_PROBLEM STATEMENT_:
Filter the material below down to the lines with the word "counters" and give those lines.

_INPUT_:
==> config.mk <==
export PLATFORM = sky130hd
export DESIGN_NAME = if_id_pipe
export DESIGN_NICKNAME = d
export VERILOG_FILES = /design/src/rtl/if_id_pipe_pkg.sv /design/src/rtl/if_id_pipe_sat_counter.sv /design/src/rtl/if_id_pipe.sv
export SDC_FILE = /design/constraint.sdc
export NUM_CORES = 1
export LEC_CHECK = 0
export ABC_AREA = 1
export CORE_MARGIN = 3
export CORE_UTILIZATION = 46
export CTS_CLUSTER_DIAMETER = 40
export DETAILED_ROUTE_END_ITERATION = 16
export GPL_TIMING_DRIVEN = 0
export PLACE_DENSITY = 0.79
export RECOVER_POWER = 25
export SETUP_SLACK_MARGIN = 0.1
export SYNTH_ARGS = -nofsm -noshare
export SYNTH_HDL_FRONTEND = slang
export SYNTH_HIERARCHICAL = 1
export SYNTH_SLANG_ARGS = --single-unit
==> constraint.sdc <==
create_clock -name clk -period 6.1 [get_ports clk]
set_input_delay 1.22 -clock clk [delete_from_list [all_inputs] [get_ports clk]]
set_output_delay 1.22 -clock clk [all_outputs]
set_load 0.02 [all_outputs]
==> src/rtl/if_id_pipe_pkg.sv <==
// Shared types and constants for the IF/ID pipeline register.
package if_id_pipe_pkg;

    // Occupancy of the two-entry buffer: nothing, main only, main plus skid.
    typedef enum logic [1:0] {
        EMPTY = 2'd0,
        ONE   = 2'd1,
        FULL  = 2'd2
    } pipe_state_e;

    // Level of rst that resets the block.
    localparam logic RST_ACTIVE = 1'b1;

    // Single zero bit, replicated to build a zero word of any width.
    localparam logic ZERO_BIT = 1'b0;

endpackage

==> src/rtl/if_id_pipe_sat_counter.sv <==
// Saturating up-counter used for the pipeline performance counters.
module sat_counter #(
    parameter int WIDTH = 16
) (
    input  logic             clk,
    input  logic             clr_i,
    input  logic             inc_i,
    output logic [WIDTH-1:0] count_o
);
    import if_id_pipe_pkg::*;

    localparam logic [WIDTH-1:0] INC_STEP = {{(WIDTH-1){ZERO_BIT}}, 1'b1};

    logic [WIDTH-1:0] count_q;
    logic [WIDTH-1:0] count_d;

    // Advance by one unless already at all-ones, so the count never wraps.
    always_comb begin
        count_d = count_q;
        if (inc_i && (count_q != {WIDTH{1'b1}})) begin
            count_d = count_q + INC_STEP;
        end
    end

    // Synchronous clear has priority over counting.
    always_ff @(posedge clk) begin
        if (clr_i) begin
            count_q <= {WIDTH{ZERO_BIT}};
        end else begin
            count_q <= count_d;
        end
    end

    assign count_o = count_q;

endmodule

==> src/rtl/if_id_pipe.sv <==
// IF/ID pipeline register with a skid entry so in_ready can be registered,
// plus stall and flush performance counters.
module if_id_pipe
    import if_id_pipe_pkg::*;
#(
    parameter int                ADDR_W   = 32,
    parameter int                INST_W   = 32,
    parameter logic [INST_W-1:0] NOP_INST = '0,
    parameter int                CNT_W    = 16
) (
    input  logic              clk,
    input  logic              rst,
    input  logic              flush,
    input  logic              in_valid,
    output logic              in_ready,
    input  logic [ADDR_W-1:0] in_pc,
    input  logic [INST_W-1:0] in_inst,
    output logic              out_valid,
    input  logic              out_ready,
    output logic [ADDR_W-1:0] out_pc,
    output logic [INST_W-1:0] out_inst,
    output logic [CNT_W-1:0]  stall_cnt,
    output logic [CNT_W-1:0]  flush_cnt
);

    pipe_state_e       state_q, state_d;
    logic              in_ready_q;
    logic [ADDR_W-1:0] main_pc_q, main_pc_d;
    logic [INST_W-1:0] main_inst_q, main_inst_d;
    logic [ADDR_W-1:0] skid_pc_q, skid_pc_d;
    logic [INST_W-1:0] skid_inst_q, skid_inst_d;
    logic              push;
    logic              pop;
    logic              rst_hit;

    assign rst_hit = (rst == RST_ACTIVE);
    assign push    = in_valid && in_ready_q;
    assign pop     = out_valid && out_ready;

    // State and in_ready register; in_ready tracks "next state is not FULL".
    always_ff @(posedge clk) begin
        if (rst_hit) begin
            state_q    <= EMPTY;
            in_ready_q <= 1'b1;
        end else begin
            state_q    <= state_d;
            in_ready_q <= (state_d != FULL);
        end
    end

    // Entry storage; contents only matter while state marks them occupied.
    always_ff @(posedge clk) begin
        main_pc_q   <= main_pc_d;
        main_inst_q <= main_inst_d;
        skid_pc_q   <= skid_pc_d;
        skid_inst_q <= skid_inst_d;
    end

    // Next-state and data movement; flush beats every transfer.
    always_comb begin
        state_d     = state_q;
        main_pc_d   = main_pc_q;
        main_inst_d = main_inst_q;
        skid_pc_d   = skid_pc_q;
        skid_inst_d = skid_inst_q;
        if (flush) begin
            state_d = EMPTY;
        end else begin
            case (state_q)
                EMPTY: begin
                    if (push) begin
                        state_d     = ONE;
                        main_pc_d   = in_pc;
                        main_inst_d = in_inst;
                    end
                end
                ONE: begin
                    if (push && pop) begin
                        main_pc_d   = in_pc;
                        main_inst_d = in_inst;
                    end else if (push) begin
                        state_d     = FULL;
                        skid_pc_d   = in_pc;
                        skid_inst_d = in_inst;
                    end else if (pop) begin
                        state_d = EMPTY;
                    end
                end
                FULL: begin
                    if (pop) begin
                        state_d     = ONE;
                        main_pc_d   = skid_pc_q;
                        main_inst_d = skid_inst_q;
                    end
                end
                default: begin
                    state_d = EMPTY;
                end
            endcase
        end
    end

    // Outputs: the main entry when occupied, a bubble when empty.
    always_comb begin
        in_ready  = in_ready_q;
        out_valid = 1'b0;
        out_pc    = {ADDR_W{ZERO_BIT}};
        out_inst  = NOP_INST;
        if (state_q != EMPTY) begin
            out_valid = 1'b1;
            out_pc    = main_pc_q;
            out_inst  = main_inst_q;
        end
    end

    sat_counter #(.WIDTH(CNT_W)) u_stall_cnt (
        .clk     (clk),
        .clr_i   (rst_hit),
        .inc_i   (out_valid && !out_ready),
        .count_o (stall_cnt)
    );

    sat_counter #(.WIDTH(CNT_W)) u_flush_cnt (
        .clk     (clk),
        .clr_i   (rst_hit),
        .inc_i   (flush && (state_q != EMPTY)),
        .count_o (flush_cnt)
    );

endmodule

...

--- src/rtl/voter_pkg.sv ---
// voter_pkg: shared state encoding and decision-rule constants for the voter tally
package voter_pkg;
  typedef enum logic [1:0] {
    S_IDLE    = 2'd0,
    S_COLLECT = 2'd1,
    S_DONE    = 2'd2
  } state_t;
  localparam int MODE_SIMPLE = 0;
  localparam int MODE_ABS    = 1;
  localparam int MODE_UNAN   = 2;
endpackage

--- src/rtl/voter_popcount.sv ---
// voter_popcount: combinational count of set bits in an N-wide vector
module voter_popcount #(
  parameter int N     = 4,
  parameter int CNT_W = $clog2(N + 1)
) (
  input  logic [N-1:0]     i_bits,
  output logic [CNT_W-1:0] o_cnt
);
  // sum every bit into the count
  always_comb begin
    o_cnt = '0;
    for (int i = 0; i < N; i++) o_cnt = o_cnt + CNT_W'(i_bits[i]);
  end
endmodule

_ANSWER FOR THIS EXERCISE_:
// Saturating up-counter used for the pipeline performance counters.
// plus stall and flush performance counters.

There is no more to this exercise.